Ana Sayfa Bilim Gündemi Uykudaki hareketlerimiz, uyanıkken yaptıklarımızı şekillendiriyor

Uykudaki hareketlerimiz, uyanıkken yaptıklarımızı şekillendiriyor

264

Uykudaki hareketlerimiz, rüyalarımızın içine bir anlık bakıştan çok daha fazlası olabilir. Birkaç saatlik uykunun koordinasyonumuzda bir fark yaptığı giderek açık hale geliyor. Araştırmalar tutarlı bir şekilde, uykunun, bir ayna görüntüsünün kopyasını çıkarmaktan, tenis ya da basketbol gibi bir sporda başarılı olmaya kadar birçok motor görevdeki performansı artırdığını buluyor. Bu tür bulgular, biz orada değilken, beynin son yaptığımız hareketleri tekrarladığını ve motor anıları güçlendirdiğini gösteriyor. Yani, bütün o gece gevezeliklerimiz belki de bununla ilgilidir.

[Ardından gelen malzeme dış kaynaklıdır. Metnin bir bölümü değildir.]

This design comes from an exercise in tuning for small area, a short achievable clock period and few clock cycles per item on the open sky130 flow, not from production work. Only simulation tests tie the RTL to the original design; equivalence was not proved. Power is estimated from default activity; no workload was simulated.

// lane_runner_solver
module lane_runner_solver
#(
  parameter int LANES = 4,
  parameter int COLS  = 64,
  parameter int LW    = $clog2(LANES)
) (
  input  wire logic             clk,
  input  wire logic             rst,
  input  wire logic             in_valid,
  input  wire logic [LW-1:0]    init,
  input  wire logic [2*LANES-1:0] in_map,
  output wire logic             out_valid,
  output wire logic [1:0]       out,
  output wire logic [LW-1:0]    lane_out,
  output wire logic             no_path
);
  localparam int CW = $clog2(COLS);
  localparam int PL = COLS - 3;
  localparam int PW = 2 * PL;
  logic          load_q;       
  logic          emit_q;       
  logic [CW-1:0] cnt_q;
  logic [LW-1:0] lane_q;       
  logic          a_first_q;    
  logic          a_step_q;     
  logic          a_last_q;     
  logic [LANES-1:0]            road_q;    
  logic [LANES-1:0]            low_q;     
  logic [LANES-1:0]            stl_q;     
  logic [LANES-1:0]            lowb_q;    
  logic [LANES-1:0]            reach_q;   
  logic [LANES-1:0][LANES-1:0] ord_q;     
  logic [LANES-1:0][2:0]       sel_q;     
  logic [LANES-1:0][PW-1:0]    path_q;
  logic [LANES-1:0]            esel_q;    
  logic                 out_valid_q;
  logic [1:0]           out_q;
  logic [1:0]           nxt_q;     
  logic [LW-1:0]        lane_out_q;
  logic                 no_path_q;
  logic w_take0, w_take, w_last;
  assign w_take0 = in_valid && !load_q && !emit_q && !a_last_q;
  assign w_take  = in_valid && load_q;
  assign w_last  = w_take && (cnt_q == CW'(COLS - 1));
  logic [LANES-1:0] w_road, w_low, w_stl;
  for (genvar l = 0; l < LANES; l++) begin : g_dec
    assign w_road[l] = (in_map[2*l +: 2] == lane_runner_pkg::CELL_ROAD);
    assign w_low[l]  = (in_map[2*l +: 2] == lane_runner_pkg::CELL_LOW);
    assign w_stl[l]  = (in_map[2*l +: 2] != lane_runner_pkg::CELL_TRAIN) && !(w_low[l] && low_q[l]);
  end
  logic [LANES-1:0][LANES-1:0] w_bef;     
  logic [LANES-1:0][2:0]       w_cand;    
  logic [LANES-1:0][2:0]       w_win;
  logic [LANES-1:0][2:0]       w_sel;
  logic [LANES-1:0]            w_reach;
  logic [LANES-1:0][LANES-1:0] w_ord;
  logic [LANES-1:0]            w_hc;      
  logic [LANES-1:0]            w_best;    
  logic [LANES-1:0]            w_end;     
  ...
Size in the first run: about 1400 cells after synthesis, roughly 550 flip-flops, about 19 I/O pins, about 18000 sq um of cells after synthesis.
export LEC_CHECK = 0
export CAP_MARGIN = 20
export CORE_MARGIN = 2
export CORE_UTILIZATION = 65
export CTS_CLUSTER_DIAMETER = 100
export CTS_CLUSTER_SIZE = 25
export PLACE_DENSITY = 0.75
export SETUP_SLACK_MARGIN = 3.4
export SLEW_MARGIN = 20
create_clock -name core_clock -period 5.5 [get_ports {clk}]
run.sh (not shown) runs the stock make flow with config.mk's settings and CLKGATE_MAP_FILE= SYNTH_SCRIPT=/design/flow/synth_recipe.tcl, a recipe that flattens the netlist after the stock synthesis.
Testbench counts at the start, summed over its fixed seeds: cycles 130,290, maps 1,200.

Şimdiye dek, motor anıların güçlendirilmesiyle ilgili kanıtların çoğu, hayvan çalışmalarından gelmişti. Örneğin, beynine bir çip implante edilmiş olan bir fare labirentte nasıl gezeceğini öğrenirken, biz labirentin haritasının yer hafızasıyla bağlantılı bir bölge olan hipokampusta kodlanışını gerçek zamanlı olarak izleyebiliriz. Farenin beynini, insanlarda da rüyaların çoğunun ortaya çıktığı hızlı göz hareketi (REM) uykusu sırasında gözlediğimizde, aynı nöral örüntüler ortaya çıkar; beyin labirentteki güzergâhı tekrarlıyor gibidir.

Araştırmacılar parasomnia olarak bilinen uykumuzdaki alışılmadık fiziksel hareketlerin öğrendiklerimizi tekrar etmemize karşılık gelip gelmediğini görmek için, hafif homurtular çıkaran ya da yatakta doğrulanlardan, uykudayken yemek yiyen, araba kullanan, hatta seks yapan daha ekstrem vakalara kadar uykusunda daha hareketli olan insanlar üzerinde çalışmaya başladılar.

Paris’teki Pierre ve Marie Curie Üniversitesi’nden nörolog Isabella Arnulf ve ekibi, daha fazlasını öğrenme gayretiyle, 19 uyurgezeri laboratuvarlarında birkaç gece geçirmeleri için davet ettiler. Yatmalarından önce, 19 uyurgezere ve 18 uyurgezer olmayan kişiye, vücutlarının etrafına yerleştirilmiş bloklara olabildiğince hızlı dokunmalarını içeren bir oyun öğretildi.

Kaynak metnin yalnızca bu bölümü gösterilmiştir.